1. Fasilitator Pembelajaran Bermakna
Guru tidak lagi menjadi satu-satunya sumber informasi, melainkan fasilitator yang:
• Mendorong murid untuk aktif mencari, mengolah, dan menginterpretasi informasi.
• Merancang aktivitas belajar yang kontekstual dan relevan dengan kehidupan nyata.
• Menumbuhkan rasa ingin tahu dan semangat eksplorasi melalui pendekatan berbasis proyek, studi kasus, dan diskusi reflektif.
2. Pembimbing Proses Berpikir Kritis dan Reflektif
Guru berperan dalam membentuk cara berpikir murid:
• Mengajarkan keterampilan metakognitif: bagaimana berpikir tentang cara berpikir.
• Mendorong siswa untuk mempertanyakan, menganalisis, dan mengevaluasi informasi secara mendalam.
• Membantu siswa memahami proses belajar mereka sendiri, bukan sekadar hasil akhir.
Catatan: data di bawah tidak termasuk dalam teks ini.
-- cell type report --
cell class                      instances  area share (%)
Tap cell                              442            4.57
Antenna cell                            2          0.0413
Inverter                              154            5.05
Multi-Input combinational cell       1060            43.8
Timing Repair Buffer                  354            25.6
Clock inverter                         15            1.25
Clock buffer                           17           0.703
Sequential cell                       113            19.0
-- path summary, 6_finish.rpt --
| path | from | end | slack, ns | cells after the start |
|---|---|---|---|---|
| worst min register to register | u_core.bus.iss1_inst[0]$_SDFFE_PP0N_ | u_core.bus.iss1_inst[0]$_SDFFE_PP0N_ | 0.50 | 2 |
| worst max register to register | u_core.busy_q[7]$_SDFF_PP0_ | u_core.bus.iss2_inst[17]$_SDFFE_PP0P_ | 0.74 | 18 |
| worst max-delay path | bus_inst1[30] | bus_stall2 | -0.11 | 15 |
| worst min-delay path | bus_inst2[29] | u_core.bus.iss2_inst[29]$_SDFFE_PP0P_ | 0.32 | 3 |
--- src/rtl/policy_deck_pkg.sv ---
// Shared types for the policy deck engine: command opcodes, card encodings, FSM states, LFSR taps.
// POLICY_DECK_AUTO_RESHUFFLE_EN adds the ST_RESHUF state used by the draw-time reshuffle.
package policy_deck_pkg;

  typedef enum logic [2:0] {
    OP_RESET_DECK = 3'd0,
    OP_SHUFFLE    = 3'd1,
    OP_DRAW       = 3'd2,
    OP_DISCARD    = 3'd3,
    OP_PLAY       = 3'd4,
    OP_PEEK       = 3'd5
  } op_e;

  typedef enum logic [1:0] {
    ST_IDLE,
    ST_EXEC,
    ST_SHUF
`ifdef POLICY_DECK_AUTO_RESHUFFLE_EN
    , ST_RESHUF
`endif
  } state_e;

  localparam logic [1:0]  CARD_ZERO  = 2'b00;
  localparam logic [1:0]  CARD_ONE   = 2'b11;
  localparam logic [1:0]  CARD_EMPTY = 2'b01;

  // Right-shift Galois form of x^16+x^14+x^13+x^11+1
  localparam logic [15:0] LFSR_TAPS  = 16'hB400;

  function automatic logic [1:0] card_enc(input logic c);
    return c ? CARD_ONE : CARD_ZERO;
  endfunction

endpackage
`config.mk`:
```
export PLATFORM = sky130hd
export DESIGN_NAME = apb_master_bridge
export DESIGN_NICKNAME = d
export VERILOG_FILES = /design/src/rtl/apb_mst_pkg.sv /design/src/rtl/apb_mst_wdog.sv /design/src/rtl/apb_master_bridge.sv
export SDC_FILE = /design/constraint.sdc
export NUM_CORES = 1
export LEC_CHECK = 0
export ABC_AREA = 1
export CAP_MARGIN = 25
export CORE_MARGIN = 4
export CORE_UTILIZATION = 36
export CTS_CLUSTER_SIZE = 10
export DETAILED_ROUTE_END_ITERATION = 8
export PLACE_DENSITY = 0.76
export SYNTH_ARGS = -nofsm -noshare
export SYNTH_HDL_FRONTEND = slang
export SYNTH_SLANG_ARGS = --single-unit
```
`constraint.sdc`:
```
create_clock -name HCLK -period 3.3 [get_ports HCLK]
set_clock_uncertainty 0.2 [all_clocks]
set_input_delay 0.66 -clock HCLK [delete_from_list [all_inputs] [get_ports HCLK]]
set_output_delay 0.66 -clock HCLK [all_outputs]
set_load 0.05 [all_outputs]
```
### src/rtl/mem_stage.sv
// Memory-access stage: registers EX results for WB and runs at most one REQ/ACK data-memory access per instruction.
// Latency: 1 cycle for non-memory ops; memory ops finish 1 cycle after dm_ACK, or after MAX_WAIT+1 WAIT cycles on timeout.
// Backpressure: stall holds upstream from a memory-op accept until the ACK or timeout cycle; no backpressure from WB.
module mem_stage #(
  parameter int ADDR_WIDTH = 10,
  parameter int MAX_WAIT   = 15
) (
  input  logic                  CLK,
  input  logic                  RST,
  input  logic                  in_valid,
  input  logic [31:0]           mxpc_in,
  input  logic [31:0]           alu_result_in,
  input  logic [31:0]           store_data,
  input  logic                  alu_O_in,
  input  logic                  alu_S_in,
  input  logic                  alu_C_in,
  input  logic                  alu_Z_in,
  input  logic                  uc_R_DM,
  input  logic                  uc_W_DM,
  input  logic [1:0]            uc_S_MXRB_in,
  input  logic [2:0]            uc_W_RF_in,
  output logic                  stall,
  output logic                  dm_REQ,
  output logic                  dm_WE,
  output logic [ADDR_WIDTH-1:0] dm_A,
  output logic [31:0]           dm_D,
  input  logic [31:0]           dm_Q_in,
  input  logic                  dm_ACK,
  output logic                  out_valid,
  output logic [31:0]           mxpc_out,
  output logic [31:0]           dm_Q,
  output logic [31:0]           alu_result,
  output logic                  alu_O,
  output logic                  alu_S,
  output logic                  alu_C,
  output logic                  alu_Z,
  output logic [1:0]            uc_S_MXRB,
  output logic [2:0]            uc_W_RF,
  output logic                  dm_err
);

  localparam logic [0:0] ST_IDLE = 1'b0;
  localparam logic [0:0] ST_WAIT = 1'b1;
  localparam logic [7:0] CNT_MAX = 8'(MAX_WAIT);

  logic [0:0]  state;
  logic [7:0]  cnt;
  logic        rd_q;      // access returns data (a write wins when both are requested)
  logic [31:0] mxpc_q;
  logic [31:0] alu_q;
  logic [3:0]  flg_q;     // {O,S,C,Z}
  logic [1:0]  mxrb_q;
  logic [2:0]  wrf_q;

  logic memop;
  logic timeout;

  assign memop   = uc_R_DM | uc_W_DM;
  assign timeout = (cnt == CNT_MAX);

  // Upstream must hold while a memory op is being accepted or is still outstanding;
  // released in the ACK/timeout cycle so the next instruction can be presented early.
  assign stall = ((state == ST_IDLE) & in_valid & memop) |
                 ((state == ST_WAIT) & ~dm_ACK & ~timeout);

  // Access FSM: latch the memory op on accept, hold the bus stable in WAIT, count toward timeout.
  always_ff @(posedge CLK) begin
    if (RST) begin
      state  <= ST_IDLE;
      cnt    <= 8'd0;
      dm_REQ <= 1'b0;
      dm_WE  <= 1'b0;
      dm_A   <= '0;
      dm_D   <= 32'd0;
      rd_q   <= 1'b0;
      mxpc_q <= 32'd0;
      alu_q  <= 32'd0;
      flg_q  <= 4'd0;
      mxrb_q <= 2'd0;
      wrf_q  <= 3'd0;
    end else begin
      case (state)
        ST_IDLE: begin
          if (in_valid && memop) begin
            state  <= ST_WAIT;
            cnt    <= 8'd0;
            dm_REQ <= 1'b1;
            dm_WE  <= uc_W_DM;
            dm_A   <= alu_result_in[ADDR_WIDTH-1:0];
            dm_D   <= store_data;
            rd_q   <= ~uc_W_DM;
            mxpc_q <= mxpc_in;
            alu_q  <= alu_result_in;
            flg_q  <= {alu_O_in, alu_S_in, alu_C_in, alu_Z_in};
            mxrb_q <= uc_S_MXRB_in;
            wrf_q  <= uc_W_RF_in;
          end
        end
        ST_WAIT: begin
          if (dm_ACK || timeout) begin
            state  <= ST_IDLE;
            dm_REQ <= 1'b0;
            dm_WE  <= 1'b0;
          end else begin
            cnt <= cnt + 8'd1;
          end
        end
        default: state <= ST_IDLE;
      endcase
    end
  end

  // WB output registers: pass-through for ALU ops, latched fields on ACK/timeout, RF write cleared otherwise.
  always_ff @(posedge CLK) begin
    if (RST) begin
      out_valid  <= 1'b0;
      mxpc_out   <= 32'd0;
      dm_Q       <= 32'd0;
      alu_result <= 32'd0;
      alu_O      <= 1'b0;
      alu_S      <= 1'b0;
      alu_C      <= 1'b0;
      alu_Z      <= 1'b0;
      uc_S_MXRB  <= 2'd0;
      uc_W_RF    <= 3'd0;
      dm_err     <= 1'b0;
    end else begin
      out_valid <= 1'b0;
      uc_W_RF   <= 3'd0;
      dm_err    <= 1'b0;
      case (state)
        ST_IDLE: begin
          if (in_valid && !memop) begin
            out_valid  <= 1'b1;
            mxpc_out   <= mxpc_in;
            alu_result <= alu_result_in;
            {alu_O, alu_S, alu_C, alu_Z} <= {alu_O_in, alu_S_in, alu_C_in, alu_Z_in};
            uc_S_MXRB  <= uc_S_MXRB_in;
            uc_W_RF    <= uc_W_RF_in;
            dm_Q       <= 32'd0;
          end
        end
        ST_WAIT: begin
          if (dm_ACK || timeout) begin
            out_valid  <= 1'b1;
            mxpc_out   <= mxpc_q;
            alu_result <= alu_q;
            {alu_O, alu_S, alu_C, alu_Z} <= flg_q;
            uc_S_MXRB  <= mxrb_q;
            // ACK wins over a coincident timeout; a timed-out op must not write the RF
            if (dm_ACK) begin
              uc_W_RF <= wrf_q;
              dm_Q    <= rd_q ? dm_Q_in : 32'd0;
            end else begin
              dm_Q    <= 32'd0;
              dm_err  <= 1'b1;
            end
          end
        end
        default: ;
      endcase
    end
  end

endmodule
3. Desainer Pengalaman Belajar Digital
Di tengah digitalisasi pendidikan, guru menjadi perancang pengalaman belajar yang:
• Memanfaatkan teknologi secara strategis untuk memperkaya pembelajaran, bukan menggantikannya.
• Mengintegrasikan media digital, platform daring, dan sumber belajar interaktif sesuai kebutuhan siswa.
• Menjaga keseimbangan antara penggunaan teknologi dan interaksi manusiawi yang bermakna.